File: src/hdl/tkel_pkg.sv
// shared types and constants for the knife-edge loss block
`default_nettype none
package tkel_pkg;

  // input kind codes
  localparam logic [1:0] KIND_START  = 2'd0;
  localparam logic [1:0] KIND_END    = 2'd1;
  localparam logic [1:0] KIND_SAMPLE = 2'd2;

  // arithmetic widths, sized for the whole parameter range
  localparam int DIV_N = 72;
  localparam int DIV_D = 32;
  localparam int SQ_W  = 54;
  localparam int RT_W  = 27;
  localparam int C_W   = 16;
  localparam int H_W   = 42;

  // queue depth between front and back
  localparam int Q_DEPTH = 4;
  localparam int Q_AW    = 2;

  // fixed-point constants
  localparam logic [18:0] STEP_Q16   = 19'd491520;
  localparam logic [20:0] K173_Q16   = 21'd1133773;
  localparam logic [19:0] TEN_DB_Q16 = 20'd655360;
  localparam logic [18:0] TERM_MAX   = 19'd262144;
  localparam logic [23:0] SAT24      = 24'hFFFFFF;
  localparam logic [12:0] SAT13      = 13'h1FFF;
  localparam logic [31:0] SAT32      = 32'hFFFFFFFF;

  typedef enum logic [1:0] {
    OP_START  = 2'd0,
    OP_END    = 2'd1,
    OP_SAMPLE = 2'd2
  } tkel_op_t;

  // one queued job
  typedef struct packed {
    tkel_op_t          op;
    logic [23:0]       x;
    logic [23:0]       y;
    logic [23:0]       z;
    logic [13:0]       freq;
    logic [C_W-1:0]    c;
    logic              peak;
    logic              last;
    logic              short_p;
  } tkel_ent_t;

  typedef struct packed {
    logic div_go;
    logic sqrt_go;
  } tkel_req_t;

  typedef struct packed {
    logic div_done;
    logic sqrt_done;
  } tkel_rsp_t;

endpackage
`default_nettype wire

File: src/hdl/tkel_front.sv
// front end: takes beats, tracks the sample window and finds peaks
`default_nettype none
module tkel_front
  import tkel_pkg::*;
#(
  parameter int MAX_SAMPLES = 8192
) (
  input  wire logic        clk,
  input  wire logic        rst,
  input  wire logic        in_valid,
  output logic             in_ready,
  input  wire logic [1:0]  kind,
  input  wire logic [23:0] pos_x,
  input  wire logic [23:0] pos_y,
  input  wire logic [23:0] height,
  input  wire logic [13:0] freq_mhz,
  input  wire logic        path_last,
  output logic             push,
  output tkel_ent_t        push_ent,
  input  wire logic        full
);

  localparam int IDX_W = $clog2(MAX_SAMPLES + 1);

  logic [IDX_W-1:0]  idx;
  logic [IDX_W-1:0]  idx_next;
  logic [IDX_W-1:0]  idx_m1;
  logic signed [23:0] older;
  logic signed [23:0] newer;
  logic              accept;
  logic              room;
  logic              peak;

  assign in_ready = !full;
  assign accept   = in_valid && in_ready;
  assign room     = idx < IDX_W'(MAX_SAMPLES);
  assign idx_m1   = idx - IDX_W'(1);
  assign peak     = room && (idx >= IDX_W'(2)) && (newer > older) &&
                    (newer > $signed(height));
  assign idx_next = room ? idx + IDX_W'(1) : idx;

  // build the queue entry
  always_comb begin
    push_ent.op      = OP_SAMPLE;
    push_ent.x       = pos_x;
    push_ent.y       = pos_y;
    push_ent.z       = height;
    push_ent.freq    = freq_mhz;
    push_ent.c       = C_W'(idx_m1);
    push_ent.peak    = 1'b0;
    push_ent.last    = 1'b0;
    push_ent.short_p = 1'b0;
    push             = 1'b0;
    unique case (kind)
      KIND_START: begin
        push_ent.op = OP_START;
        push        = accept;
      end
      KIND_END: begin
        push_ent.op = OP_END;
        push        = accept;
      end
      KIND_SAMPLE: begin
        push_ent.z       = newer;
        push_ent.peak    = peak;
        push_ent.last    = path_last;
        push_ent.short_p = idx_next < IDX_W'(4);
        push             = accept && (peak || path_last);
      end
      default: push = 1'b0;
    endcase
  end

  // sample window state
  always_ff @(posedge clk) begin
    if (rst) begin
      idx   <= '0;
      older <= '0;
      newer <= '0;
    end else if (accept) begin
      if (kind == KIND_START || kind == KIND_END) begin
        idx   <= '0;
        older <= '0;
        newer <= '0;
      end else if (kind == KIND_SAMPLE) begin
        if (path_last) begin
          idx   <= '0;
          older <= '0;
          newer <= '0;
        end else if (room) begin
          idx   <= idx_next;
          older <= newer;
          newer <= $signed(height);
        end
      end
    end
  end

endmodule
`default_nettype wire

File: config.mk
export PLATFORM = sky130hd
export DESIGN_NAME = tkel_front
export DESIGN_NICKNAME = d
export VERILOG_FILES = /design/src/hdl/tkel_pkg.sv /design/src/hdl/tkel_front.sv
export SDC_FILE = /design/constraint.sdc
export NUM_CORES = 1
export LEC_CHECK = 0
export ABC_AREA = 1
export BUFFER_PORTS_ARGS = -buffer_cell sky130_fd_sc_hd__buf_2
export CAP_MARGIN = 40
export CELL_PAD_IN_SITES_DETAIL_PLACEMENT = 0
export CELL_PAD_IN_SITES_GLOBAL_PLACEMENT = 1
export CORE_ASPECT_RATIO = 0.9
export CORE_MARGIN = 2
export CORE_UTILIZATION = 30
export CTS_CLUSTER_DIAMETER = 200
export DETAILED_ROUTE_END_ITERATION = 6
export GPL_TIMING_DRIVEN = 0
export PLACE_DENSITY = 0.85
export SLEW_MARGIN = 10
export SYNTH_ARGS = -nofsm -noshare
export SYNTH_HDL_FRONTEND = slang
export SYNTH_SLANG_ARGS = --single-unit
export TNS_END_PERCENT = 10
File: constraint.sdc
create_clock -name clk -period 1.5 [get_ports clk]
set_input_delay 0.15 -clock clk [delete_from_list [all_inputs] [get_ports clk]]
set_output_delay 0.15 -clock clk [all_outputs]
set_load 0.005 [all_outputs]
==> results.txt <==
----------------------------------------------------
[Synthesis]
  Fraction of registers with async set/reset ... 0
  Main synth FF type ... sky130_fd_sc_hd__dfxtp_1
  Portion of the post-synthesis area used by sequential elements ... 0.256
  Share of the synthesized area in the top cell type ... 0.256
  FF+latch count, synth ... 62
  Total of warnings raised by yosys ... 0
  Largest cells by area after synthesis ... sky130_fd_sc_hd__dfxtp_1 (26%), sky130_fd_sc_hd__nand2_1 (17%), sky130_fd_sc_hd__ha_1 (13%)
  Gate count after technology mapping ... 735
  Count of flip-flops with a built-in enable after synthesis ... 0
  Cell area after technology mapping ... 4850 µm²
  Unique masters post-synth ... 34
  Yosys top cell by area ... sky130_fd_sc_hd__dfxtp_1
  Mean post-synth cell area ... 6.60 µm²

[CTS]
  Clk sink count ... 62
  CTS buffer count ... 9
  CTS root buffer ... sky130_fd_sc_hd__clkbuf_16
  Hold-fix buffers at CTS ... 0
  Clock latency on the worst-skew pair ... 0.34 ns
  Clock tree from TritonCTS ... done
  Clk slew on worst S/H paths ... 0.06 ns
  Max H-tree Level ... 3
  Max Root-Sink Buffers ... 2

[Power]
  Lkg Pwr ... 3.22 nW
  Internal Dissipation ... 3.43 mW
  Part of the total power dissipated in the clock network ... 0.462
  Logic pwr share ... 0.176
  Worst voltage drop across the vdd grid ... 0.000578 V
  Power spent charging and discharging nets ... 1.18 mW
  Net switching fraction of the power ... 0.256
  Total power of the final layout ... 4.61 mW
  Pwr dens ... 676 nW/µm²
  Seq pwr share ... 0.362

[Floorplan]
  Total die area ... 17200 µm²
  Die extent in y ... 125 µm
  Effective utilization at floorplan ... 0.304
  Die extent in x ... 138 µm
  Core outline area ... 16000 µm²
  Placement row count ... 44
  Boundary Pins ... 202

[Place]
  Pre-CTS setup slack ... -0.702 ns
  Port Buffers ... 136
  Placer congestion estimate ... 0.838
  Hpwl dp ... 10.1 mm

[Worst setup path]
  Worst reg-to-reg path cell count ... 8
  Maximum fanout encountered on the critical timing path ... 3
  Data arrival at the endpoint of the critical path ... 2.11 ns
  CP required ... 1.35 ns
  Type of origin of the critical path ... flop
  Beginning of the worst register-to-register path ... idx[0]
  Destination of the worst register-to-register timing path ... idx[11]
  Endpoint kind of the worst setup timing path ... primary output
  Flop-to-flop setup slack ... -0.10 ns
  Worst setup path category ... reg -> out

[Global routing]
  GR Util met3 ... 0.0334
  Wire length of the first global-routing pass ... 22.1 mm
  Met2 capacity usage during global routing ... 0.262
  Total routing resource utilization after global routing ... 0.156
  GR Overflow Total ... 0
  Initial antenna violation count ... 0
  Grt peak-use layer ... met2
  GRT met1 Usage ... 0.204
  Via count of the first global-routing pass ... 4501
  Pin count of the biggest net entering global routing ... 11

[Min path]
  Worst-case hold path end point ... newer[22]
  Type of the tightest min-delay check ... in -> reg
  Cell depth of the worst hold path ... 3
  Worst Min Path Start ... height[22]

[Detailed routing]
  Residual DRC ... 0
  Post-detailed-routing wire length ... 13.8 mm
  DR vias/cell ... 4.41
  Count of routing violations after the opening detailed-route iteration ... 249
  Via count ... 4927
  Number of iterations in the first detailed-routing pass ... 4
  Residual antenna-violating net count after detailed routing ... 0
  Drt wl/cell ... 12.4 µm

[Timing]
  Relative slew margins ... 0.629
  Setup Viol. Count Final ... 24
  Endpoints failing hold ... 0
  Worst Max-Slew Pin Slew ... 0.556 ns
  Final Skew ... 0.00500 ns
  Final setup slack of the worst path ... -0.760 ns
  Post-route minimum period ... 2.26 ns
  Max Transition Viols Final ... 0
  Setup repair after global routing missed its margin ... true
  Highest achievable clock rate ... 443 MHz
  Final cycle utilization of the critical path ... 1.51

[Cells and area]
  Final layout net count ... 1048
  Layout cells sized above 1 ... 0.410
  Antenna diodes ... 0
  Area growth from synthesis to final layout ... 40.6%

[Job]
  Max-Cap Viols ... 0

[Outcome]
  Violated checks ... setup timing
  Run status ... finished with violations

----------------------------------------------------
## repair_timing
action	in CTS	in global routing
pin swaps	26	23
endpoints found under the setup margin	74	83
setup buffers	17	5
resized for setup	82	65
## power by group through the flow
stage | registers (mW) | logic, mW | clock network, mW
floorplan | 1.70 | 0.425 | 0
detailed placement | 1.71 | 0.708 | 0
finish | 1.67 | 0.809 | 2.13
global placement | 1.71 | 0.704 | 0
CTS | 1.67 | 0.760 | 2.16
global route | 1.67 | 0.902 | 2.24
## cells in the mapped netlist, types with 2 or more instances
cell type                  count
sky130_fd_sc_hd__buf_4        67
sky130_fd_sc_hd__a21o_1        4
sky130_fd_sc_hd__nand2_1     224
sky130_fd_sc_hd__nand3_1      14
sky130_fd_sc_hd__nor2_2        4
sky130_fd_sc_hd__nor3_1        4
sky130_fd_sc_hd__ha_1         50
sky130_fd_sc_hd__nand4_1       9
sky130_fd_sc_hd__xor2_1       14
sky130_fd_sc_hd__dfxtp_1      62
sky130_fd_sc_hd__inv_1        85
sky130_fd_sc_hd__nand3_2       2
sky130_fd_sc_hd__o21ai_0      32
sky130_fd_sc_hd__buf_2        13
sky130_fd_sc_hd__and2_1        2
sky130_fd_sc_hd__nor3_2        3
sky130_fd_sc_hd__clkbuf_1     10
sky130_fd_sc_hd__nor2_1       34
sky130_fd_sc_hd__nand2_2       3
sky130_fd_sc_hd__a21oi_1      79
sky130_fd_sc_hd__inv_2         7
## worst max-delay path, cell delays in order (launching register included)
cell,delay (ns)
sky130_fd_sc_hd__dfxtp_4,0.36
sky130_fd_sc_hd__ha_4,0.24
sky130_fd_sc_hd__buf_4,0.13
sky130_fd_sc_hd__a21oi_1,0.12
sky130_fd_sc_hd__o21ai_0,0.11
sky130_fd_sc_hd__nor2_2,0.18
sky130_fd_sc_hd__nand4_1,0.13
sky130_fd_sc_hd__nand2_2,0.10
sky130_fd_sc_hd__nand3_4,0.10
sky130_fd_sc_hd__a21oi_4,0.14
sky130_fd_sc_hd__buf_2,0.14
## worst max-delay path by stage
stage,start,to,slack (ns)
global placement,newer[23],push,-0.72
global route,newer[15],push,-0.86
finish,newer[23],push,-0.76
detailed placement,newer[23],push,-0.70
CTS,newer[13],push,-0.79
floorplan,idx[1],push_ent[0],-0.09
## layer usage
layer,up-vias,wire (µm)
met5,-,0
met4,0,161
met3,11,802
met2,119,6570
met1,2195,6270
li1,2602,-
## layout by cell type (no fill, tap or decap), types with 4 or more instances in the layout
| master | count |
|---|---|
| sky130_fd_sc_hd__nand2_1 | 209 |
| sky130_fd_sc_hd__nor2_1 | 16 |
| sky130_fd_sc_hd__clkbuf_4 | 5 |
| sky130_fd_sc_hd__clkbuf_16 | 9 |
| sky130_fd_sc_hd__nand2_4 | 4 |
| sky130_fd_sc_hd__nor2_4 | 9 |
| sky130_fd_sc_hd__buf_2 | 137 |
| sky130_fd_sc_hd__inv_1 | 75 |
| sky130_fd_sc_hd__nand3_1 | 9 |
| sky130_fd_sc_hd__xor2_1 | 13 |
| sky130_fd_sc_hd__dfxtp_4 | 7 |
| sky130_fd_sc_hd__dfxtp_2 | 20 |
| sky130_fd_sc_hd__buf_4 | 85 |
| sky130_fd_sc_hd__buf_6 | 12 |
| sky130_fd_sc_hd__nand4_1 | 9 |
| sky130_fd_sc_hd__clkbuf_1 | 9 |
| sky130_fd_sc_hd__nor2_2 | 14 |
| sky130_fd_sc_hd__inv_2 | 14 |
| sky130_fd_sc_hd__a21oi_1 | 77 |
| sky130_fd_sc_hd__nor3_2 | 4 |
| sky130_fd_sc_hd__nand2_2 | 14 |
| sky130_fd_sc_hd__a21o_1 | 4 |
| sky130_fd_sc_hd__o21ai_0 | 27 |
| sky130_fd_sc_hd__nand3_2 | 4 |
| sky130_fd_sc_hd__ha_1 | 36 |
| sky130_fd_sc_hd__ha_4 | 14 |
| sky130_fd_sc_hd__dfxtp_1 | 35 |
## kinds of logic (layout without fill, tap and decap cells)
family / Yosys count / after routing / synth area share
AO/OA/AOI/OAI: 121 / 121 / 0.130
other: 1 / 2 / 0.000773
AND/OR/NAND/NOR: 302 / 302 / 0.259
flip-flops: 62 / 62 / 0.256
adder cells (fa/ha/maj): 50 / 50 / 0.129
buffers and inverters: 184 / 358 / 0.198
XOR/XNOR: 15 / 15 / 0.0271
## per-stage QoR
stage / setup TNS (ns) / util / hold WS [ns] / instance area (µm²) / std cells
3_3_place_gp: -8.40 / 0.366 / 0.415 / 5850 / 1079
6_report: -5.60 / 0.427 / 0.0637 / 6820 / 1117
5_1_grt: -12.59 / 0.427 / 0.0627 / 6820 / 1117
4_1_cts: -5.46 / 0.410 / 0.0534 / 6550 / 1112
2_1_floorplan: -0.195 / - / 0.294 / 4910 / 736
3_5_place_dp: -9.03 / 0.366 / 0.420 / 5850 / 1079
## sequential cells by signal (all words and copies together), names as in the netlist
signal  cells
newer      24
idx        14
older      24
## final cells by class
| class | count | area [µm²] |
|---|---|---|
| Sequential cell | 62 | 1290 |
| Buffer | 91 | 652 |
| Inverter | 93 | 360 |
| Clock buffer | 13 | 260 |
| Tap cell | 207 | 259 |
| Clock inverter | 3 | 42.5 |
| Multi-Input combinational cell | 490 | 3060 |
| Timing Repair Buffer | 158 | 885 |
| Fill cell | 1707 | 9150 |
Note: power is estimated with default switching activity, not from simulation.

---

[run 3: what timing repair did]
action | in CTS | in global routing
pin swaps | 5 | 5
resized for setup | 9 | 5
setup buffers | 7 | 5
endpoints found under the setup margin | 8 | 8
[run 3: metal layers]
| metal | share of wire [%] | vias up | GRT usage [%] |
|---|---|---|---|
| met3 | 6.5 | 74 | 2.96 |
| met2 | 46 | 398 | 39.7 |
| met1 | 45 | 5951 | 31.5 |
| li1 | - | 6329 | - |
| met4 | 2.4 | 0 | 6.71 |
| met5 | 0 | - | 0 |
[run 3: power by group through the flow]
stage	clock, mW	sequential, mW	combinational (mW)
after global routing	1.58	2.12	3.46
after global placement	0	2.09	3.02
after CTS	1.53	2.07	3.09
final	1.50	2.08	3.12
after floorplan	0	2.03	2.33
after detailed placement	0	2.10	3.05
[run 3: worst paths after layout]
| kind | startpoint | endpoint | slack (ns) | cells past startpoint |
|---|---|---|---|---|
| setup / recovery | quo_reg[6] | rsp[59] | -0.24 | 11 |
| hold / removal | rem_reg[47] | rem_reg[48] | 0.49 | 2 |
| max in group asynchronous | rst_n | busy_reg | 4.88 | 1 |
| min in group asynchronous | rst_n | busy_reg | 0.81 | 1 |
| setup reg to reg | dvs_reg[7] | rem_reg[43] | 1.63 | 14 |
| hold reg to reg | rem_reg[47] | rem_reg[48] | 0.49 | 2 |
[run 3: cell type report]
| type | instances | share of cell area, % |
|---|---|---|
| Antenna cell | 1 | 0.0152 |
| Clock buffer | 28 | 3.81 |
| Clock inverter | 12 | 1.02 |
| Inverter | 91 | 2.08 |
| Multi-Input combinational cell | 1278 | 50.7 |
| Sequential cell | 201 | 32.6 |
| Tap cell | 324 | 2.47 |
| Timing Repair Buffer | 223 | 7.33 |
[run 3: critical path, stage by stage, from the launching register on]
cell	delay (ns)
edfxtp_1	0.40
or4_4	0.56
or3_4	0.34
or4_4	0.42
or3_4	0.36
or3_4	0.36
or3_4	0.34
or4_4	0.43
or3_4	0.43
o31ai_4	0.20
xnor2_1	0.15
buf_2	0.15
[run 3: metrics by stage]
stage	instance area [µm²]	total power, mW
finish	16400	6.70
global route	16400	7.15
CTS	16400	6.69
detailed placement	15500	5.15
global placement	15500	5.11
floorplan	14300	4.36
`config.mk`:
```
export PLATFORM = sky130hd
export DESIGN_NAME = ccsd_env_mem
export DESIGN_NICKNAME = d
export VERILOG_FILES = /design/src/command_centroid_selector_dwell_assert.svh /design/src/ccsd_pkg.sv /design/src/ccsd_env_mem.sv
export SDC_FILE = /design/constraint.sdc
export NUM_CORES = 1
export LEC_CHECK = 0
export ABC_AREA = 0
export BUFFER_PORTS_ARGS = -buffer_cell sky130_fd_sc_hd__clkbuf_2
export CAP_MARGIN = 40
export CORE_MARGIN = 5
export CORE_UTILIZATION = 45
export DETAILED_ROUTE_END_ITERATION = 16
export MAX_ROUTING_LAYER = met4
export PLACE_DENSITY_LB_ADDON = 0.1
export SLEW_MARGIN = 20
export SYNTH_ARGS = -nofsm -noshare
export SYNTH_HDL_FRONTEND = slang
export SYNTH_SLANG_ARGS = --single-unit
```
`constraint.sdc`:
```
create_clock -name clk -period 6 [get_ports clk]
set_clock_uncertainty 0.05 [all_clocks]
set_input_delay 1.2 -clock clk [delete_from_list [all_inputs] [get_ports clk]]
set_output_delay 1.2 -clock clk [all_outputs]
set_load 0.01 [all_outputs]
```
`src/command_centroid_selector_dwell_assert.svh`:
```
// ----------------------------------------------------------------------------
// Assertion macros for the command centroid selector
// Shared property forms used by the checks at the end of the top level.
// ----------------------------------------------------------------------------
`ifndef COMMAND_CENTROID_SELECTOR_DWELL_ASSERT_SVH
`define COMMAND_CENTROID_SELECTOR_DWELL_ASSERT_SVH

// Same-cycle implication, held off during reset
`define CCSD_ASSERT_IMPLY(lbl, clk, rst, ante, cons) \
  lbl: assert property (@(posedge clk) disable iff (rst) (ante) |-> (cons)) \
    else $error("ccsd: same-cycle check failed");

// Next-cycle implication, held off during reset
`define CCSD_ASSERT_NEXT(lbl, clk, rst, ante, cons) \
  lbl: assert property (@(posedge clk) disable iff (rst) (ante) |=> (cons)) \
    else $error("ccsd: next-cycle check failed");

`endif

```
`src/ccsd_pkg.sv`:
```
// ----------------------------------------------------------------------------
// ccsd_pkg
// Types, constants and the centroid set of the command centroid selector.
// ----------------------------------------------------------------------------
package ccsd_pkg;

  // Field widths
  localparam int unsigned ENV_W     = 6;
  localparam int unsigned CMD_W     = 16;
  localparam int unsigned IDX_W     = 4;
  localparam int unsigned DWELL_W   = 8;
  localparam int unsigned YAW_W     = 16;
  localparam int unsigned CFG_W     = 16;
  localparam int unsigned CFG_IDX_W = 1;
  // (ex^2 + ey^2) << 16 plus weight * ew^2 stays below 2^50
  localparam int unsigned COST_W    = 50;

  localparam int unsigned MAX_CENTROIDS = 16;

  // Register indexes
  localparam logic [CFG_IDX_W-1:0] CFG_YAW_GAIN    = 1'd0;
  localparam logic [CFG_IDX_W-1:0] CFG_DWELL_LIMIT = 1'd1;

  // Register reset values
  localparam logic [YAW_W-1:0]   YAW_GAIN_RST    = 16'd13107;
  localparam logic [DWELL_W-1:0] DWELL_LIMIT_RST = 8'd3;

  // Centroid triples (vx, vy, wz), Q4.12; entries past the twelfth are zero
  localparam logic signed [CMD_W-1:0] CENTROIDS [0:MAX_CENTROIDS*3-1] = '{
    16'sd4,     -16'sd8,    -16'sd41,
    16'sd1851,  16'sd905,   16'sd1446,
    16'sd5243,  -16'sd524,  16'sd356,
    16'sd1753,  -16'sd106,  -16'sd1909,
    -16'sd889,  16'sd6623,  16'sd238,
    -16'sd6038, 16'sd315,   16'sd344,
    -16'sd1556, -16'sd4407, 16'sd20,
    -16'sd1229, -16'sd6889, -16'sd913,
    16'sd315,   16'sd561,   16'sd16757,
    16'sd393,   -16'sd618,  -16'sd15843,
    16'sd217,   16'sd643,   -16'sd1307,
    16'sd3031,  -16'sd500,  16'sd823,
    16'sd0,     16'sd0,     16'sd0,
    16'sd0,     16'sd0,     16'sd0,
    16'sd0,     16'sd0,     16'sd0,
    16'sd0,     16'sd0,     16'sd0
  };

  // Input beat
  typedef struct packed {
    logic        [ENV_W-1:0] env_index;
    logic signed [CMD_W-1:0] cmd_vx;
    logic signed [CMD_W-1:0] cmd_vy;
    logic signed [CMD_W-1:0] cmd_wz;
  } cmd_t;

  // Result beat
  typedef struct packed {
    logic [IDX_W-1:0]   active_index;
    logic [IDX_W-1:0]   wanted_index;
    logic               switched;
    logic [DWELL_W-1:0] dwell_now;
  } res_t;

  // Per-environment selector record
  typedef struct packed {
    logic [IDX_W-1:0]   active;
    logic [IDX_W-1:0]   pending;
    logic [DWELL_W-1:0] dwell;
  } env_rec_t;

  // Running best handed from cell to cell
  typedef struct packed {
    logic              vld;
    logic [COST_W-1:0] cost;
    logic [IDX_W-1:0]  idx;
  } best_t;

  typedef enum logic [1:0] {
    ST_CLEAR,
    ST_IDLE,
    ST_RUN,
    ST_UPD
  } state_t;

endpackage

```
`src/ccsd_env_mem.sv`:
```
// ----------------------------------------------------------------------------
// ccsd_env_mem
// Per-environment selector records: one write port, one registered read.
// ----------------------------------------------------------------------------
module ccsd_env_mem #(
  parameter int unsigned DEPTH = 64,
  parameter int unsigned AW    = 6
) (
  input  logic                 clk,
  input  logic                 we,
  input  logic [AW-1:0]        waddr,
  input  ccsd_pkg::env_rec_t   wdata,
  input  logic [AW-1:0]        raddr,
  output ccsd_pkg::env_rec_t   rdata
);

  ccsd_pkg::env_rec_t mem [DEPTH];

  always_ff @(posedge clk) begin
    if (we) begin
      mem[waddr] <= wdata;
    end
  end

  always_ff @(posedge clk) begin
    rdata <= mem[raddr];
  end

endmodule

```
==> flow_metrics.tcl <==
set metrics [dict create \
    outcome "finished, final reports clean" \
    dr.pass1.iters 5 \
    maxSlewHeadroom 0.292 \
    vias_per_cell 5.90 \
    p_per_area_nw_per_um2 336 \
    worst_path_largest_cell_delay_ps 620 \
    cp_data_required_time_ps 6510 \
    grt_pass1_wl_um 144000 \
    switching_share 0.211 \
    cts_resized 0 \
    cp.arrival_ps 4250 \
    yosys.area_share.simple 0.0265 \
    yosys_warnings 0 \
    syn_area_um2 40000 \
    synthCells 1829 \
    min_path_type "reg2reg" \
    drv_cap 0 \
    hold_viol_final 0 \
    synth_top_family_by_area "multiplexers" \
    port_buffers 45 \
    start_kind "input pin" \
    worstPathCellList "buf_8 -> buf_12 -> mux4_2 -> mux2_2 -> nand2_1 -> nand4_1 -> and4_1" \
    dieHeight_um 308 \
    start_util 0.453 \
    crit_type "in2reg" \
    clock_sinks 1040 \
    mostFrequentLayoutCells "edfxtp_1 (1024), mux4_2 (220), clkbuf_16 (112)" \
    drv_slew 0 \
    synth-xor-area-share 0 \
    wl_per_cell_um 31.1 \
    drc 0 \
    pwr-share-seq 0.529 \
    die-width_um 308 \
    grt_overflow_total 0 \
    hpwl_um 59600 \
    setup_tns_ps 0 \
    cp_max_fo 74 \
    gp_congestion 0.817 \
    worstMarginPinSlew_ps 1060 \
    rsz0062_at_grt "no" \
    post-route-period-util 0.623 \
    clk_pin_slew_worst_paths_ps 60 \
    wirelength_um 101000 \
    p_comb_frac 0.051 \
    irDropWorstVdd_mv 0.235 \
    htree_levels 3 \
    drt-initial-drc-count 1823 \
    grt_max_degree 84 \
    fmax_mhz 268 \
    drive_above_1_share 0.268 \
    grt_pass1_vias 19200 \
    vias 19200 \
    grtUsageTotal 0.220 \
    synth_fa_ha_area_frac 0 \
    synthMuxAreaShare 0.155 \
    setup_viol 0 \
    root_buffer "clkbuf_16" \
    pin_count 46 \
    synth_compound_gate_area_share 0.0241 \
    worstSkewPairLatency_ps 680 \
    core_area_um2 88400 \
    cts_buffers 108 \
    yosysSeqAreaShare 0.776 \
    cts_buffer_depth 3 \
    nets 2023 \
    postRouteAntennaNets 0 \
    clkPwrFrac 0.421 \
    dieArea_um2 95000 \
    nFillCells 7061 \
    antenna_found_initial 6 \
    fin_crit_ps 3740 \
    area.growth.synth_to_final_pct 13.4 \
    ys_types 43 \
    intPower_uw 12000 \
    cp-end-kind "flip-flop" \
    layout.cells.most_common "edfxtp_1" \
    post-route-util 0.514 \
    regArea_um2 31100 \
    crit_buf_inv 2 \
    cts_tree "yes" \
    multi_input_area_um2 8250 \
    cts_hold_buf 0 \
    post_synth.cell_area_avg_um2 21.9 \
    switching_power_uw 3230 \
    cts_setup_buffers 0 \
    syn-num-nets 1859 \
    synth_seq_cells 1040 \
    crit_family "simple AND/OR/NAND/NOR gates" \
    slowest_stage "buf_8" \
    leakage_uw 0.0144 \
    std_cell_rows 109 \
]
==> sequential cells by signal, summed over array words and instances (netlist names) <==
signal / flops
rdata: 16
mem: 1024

What to work on
Give again exactly, and only, the lines above starting at the one with "[run 3: what timing repair did]" and ending at the one with "74 | 2.96 |".

Result of this exercise
[run 3: what timing repair did]
action | in CTS | in global routing
pin swaps | 5 | 5
resized for setup | 9 | 5
setup buffers | 7 | 5
endpoints found under the setup margin | 8 | 8
[run 3: metal layers]
| metal | share of wire [%] | vias up | GRT usage [%] |
|---|---|---|---|
| met3 | 6.5 | 74 | 2.96 |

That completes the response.